> Exercise instructions
Search the material for lines containing the word "rose", and copy each one.

> Given records

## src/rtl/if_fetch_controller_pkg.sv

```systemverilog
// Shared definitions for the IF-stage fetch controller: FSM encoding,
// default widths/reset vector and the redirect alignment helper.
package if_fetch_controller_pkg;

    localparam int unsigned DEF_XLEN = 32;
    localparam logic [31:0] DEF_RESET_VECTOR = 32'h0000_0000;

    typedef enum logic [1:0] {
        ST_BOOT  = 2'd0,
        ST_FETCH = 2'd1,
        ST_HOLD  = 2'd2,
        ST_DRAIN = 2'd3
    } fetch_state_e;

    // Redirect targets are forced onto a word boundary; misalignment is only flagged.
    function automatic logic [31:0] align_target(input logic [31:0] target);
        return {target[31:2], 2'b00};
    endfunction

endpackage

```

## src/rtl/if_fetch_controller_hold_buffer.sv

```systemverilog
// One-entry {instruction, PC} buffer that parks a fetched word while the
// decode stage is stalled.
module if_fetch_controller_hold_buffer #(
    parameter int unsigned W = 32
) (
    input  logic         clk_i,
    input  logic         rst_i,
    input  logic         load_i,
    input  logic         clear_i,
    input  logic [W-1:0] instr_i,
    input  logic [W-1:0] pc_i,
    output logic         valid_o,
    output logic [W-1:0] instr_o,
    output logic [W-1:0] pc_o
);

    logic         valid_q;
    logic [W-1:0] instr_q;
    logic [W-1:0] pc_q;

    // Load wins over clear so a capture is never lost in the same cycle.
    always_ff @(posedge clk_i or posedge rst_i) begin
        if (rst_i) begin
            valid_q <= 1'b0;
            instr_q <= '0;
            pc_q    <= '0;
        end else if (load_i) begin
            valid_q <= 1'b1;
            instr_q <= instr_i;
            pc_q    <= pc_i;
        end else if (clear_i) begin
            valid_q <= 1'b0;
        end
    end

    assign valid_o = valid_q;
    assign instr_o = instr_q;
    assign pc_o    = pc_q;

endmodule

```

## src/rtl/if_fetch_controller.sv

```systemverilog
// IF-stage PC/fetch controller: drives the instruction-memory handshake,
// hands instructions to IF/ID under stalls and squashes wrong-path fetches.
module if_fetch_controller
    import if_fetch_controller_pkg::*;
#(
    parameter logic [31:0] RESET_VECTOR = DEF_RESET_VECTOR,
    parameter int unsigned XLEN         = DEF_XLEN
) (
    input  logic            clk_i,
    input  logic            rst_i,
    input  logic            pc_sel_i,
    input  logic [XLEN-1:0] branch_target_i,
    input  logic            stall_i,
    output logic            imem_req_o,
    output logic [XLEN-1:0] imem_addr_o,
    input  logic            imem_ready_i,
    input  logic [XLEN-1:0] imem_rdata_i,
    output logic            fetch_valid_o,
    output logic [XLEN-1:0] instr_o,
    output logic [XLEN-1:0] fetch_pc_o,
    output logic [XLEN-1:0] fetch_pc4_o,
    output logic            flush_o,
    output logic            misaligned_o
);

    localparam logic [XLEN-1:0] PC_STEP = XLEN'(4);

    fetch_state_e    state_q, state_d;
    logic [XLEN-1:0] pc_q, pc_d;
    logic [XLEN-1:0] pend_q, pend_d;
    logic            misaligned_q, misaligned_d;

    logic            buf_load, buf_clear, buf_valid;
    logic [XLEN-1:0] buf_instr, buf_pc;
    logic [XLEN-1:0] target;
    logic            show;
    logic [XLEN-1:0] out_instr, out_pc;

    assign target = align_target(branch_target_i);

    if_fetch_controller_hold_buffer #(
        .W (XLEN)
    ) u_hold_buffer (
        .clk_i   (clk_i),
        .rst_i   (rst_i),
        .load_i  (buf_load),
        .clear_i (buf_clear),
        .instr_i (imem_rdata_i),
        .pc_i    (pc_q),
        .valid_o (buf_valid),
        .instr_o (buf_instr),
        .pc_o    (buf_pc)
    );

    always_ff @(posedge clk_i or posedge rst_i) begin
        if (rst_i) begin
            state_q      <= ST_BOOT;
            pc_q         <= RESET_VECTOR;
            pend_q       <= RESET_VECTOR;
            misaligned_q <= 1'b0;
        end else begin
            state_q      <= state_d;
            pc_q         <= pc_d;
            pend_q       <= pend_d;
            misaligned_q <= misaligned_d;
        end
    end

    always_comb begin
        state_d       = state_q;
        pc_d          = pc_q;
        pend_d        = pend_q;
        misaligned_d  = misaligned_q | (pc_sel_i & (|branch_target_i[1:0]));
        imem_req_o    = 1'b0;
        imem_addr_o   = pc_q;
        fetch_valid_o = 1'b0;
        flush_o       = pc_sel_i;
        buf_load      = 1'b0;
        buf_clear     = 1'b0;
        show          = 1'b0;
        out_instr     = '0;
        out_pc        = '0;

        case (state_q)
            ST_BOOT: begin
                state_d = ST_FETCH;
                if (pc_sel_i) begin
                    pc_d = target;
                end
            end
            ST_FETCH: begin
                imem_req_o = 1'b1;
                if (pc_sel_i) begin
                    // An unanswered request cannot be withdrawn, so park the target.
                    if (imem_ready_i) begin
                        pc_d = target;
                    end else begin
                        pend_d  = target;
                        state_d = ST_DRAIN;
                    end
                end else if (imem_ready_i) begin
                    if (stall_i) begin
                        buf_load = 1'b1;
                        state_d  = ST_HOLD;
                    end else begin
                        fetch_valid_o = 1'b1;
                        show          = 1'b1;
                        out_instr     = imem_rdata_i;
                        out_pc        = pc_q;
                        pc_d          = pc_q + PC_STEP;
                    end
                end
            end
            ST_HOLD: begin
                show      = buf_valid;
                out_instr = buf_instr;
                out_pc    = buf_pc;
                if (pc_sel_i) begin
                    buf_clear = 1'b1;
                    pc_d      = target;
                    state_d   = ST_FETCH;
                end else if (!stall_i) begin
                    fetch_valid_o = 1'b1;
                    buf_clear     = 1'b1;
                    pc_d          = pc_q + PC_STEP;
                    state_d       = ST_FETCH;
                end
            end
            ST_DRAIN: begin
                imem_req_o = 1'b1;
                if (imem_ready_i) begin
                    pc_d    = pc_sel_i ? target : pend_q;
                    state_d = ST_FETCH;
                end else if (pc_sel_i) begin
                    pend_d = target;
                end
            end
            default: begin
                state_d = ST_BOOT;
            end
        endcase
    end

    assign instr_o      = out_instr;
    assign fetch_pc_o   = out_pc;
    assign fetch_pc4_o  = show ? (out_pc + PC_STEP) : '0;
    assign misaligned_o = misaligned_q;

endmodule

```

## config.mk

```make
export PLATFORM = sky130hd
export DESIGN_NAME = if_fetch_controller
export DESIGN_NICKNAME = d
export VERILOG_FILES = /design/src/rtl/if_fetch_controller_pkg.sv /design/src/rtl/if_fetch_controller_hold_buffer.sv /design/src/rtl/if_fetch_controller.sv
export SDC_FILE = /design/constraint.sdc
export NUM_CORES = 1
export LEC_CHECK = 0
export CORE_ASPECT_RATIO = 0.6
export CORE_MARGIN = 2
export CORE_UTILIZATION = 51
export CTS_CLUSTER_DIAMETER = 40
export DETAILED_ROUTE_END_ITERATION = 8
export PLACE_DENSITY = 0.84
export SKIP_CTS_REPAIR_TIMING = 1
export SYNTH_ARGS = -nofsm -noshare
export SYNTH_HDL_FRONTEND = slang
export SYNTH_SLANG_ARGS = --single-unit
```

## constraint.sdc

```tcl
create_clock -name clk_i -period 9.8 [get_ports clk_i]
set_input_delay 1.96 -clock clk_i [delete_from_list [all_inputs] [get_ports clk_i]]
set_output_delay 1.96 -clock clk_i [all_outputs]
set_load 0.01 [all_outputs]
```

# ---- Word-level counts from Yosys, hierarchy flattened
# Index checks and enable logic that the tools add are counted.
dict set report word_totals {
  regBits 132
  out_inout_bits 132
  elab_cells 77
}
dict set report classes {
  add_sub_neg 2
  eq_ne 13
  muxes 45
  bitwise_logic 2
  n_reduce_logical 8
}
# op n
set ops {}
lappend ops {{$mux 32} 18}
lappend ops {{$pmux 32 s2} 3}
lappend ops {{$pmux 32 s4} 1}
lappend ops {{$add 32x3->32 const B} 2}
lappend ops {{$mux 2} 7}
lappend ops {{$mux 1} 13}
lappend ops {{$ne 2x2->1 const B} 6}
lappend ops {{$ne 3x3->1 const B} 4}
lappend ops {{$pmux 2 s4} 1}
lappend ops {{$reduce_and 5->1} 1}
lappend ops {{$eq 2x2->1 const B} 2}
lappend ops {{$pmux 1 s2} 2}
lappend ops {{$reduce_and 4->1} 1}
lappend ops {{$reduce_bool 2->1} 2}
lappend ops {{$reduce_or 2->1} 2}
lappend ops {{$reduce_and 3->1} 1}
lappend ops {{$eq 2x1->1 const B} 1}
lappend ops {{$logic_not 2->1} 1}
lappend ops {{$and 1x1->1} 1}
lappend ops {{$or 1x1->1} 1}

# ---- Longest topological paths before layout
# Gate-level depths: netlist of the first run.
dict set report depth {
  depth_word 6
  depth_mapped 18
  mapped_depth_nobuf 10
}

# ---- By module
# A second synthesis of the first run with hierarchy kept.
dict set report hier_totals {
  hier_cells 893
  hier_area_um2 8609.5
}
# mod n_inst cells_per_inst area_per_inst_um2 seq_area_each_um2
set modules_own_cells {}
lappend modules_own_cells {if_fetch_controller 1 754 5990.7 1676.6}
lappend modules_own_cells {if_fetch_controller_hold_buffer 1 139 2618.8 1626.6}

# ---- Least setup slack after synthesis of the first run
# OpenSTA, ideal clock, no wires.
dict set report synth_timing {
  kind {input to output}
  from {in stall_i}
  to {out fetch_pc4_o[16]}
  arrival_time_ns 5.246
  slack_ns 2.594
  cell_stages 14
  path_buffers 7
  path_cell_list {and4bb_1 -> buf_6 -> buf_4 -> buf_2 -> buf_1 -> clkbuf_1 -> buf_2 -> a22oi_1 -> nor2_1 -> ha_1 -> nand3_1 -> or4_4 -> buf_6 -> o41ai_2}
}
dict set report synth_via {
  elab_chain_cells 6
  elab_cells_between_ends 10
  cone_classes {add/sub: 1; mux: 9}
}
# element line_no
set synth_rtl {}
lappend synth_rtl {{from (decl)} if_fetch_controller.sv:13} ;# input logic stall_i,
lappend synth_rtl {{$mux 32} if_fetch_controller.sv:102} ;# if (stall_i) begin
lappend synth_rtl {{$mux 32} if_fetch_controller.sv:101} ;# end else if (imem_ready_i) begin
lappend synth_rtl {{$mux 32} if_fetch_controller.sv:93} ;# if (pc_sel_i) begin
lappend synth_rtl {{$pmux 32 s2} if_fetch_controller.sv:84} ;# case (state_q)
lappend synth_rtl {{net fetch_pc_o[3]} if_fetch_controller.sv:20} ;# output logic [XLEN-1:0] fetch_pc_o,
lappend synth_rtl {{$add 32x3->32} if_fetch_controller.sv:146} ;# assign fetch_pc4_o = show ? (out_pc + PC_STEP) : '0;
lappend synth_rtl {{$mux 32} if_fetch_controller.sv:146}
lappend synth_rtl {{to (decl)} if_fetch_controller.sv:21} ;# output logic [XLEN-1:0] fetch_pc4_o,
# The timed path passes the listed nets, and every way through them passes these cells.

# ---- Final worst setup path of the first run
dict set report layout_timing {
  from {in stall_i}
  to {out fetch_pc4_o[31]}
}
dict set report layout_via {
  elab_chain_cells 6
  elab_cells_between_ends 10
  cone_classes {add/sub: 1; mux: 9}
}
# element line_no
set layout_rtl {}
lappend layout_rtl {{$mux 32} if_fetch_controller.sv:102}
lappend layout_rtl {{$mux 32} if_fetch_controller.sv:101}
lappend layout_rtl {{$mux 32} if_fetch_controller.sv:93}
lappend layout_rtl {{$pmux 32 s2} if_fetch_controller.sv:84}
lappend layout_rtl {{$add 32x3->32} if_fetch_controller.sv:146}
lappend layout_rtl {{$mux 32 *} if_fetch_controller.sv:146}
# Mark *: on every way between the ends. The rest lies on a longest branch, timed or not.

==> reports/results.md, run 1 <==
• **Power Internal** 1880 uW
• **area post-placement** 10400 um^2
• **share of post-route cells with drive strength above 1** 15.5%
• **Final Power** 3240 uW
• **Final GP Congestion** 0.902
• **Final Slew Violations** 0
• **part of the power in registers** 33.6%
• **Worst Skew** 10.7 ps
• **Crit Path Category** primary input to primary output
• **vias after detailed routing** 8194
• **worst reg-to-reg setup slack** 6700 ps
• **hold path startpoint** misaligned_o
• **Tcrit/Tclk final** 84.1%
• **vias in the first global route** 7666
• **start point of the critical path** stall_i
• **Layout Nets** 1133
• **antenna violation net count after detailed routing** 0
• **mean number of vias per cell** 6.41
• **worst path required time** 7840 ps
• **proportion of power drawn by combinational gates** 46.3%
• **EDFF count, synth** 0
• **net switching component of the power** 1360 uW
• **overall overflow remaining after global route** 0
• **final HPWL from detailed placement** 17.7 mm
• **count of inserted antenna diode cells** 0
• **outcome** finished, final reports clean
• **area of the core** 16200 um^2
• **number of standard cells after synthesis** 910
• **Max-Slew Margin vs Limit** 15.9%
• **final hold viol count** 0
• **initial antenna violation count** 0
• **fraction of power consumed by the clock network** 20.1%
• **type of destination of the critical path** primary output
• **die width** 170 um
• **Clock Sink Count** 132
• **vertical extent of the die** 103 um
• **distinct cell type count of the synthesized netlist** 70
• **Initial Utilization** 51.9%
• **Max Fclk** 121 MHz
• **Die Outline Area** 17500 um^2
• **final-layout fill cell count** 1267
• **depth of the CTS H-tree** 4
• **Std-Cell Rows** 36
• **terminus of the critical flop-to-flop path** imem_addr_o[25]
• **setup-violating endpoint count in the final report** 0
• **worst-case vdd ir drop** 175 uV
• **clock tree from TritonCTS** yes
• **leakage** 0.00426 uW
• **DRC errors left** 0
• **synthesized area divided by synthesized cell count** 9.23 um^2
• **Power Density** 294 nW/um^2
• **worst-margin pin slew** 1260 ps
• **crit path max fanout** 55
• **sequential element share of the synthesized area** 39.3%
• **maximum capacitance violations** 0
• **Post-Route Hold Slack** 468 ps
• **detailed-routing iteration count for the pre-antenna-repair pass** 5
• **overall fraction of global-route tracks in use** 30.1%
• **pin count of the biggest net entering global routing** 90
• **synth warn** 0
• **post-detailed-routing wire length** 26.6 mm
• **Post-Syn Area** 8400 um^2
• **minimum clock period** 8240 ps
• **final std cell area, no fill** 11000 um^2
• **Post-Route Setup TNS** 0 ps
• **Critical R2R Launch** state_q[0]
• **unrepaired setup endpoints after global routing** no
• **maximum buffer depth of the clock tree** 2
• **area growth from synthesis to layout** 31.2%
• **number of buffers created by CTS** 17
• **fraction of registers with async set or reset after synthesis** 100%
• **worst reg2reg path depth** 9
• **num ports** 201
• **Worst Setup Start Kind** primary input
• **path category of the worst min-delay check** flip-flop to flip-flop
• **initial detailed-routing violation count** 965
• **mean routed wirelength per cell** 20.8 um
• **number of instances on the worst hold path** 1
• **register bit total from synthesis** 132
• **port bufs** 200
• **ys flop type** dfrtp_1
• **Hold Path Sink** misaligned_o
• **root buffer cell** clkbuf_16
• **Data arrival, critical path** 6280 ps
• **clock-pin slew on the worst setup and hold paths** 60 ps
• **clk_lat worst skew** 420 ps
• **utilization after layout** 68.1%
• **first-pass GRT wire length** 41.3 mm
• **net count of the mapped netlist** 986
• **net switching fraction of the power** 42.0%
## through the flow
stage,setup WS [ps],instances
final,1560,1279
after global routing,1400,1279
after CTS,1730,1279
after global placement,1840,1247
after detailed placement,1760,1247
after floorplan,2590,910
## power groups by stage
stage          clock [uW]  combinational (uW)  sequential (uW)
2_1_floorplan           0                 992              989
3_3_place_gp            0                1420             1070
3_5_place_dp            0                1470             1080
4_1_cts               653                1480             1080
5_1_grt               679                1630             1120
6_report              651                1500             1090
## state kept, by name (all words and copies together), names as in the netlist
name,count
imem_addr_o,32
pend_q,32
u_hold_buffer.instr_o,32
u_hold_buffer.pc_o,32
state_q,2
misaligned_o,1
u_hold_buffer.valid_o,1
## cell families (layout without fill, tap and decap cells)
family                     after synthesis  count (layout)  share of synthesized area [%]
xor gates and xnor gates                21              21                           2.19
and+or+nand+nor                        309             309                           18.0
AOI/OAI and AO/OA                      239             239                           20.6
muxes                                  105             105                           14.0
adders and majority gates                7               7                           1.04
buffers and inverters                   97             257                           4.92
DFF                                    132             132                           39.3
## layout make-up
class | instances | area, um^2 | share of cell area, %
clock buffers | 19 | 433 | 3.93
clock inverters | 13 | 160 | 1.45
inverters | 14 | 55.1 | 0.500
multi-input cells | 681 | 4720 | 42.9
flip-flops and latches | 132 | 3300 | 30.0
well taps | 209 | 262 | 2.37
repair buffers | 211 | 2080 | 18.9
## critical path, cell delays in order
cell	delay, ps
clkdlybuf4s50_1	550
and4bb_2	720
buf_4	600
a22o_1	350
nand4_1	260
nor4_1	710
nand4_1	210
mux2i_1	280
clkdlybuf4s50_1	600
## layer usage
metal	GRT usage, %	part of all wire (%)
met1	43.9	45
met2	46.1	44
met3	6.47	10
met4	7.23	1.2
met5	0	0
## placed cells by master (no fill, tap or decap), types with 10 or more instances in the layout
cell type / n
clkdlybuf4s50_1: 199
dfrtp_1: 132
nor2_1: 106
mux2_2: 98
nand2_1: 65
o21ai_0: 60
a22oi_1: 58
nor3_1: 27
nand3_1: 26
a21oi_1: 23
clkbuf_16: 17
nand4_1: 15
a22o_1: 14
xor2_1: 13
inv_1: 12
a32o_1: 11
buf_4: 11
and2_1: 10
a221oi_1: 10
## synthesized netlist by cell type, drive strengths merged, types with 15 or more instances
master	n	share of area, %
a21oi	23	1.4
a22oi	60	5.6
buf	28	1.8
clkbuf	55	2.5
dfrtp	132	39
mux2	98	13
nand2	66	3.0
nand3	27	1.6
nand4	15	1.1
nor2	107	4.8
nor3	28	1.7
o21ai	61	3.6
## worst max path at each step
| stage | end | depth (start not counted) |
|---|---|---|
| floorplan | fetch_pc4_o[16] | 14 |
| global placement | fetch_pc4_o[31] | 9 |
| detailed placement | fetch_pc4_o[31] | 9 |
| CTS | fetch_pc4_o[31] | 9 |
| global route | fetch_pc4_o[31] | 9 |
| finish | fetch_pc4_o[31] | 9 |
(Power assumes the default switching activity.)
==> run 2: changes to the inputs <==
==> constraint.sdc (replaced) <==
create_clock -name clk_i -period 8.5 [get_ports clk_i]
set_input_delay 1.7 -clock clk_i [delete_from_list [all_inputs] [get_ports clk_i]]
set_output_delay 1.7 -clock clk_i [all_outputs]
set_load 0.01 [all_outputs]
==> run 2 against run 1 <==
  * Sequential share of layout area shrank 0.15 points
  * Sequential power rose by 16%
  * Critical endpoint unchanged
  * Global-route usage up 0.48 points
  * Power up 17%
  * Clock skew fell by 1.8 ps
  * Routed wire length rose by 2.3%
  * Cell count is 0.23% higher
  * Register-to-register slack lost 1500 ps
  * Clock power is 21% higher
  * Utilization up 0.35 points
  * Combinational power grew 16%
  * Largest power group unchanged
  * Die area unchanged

> The answer
  * Sequential power rose by 16%
  * Routed wire length rose by 2.3%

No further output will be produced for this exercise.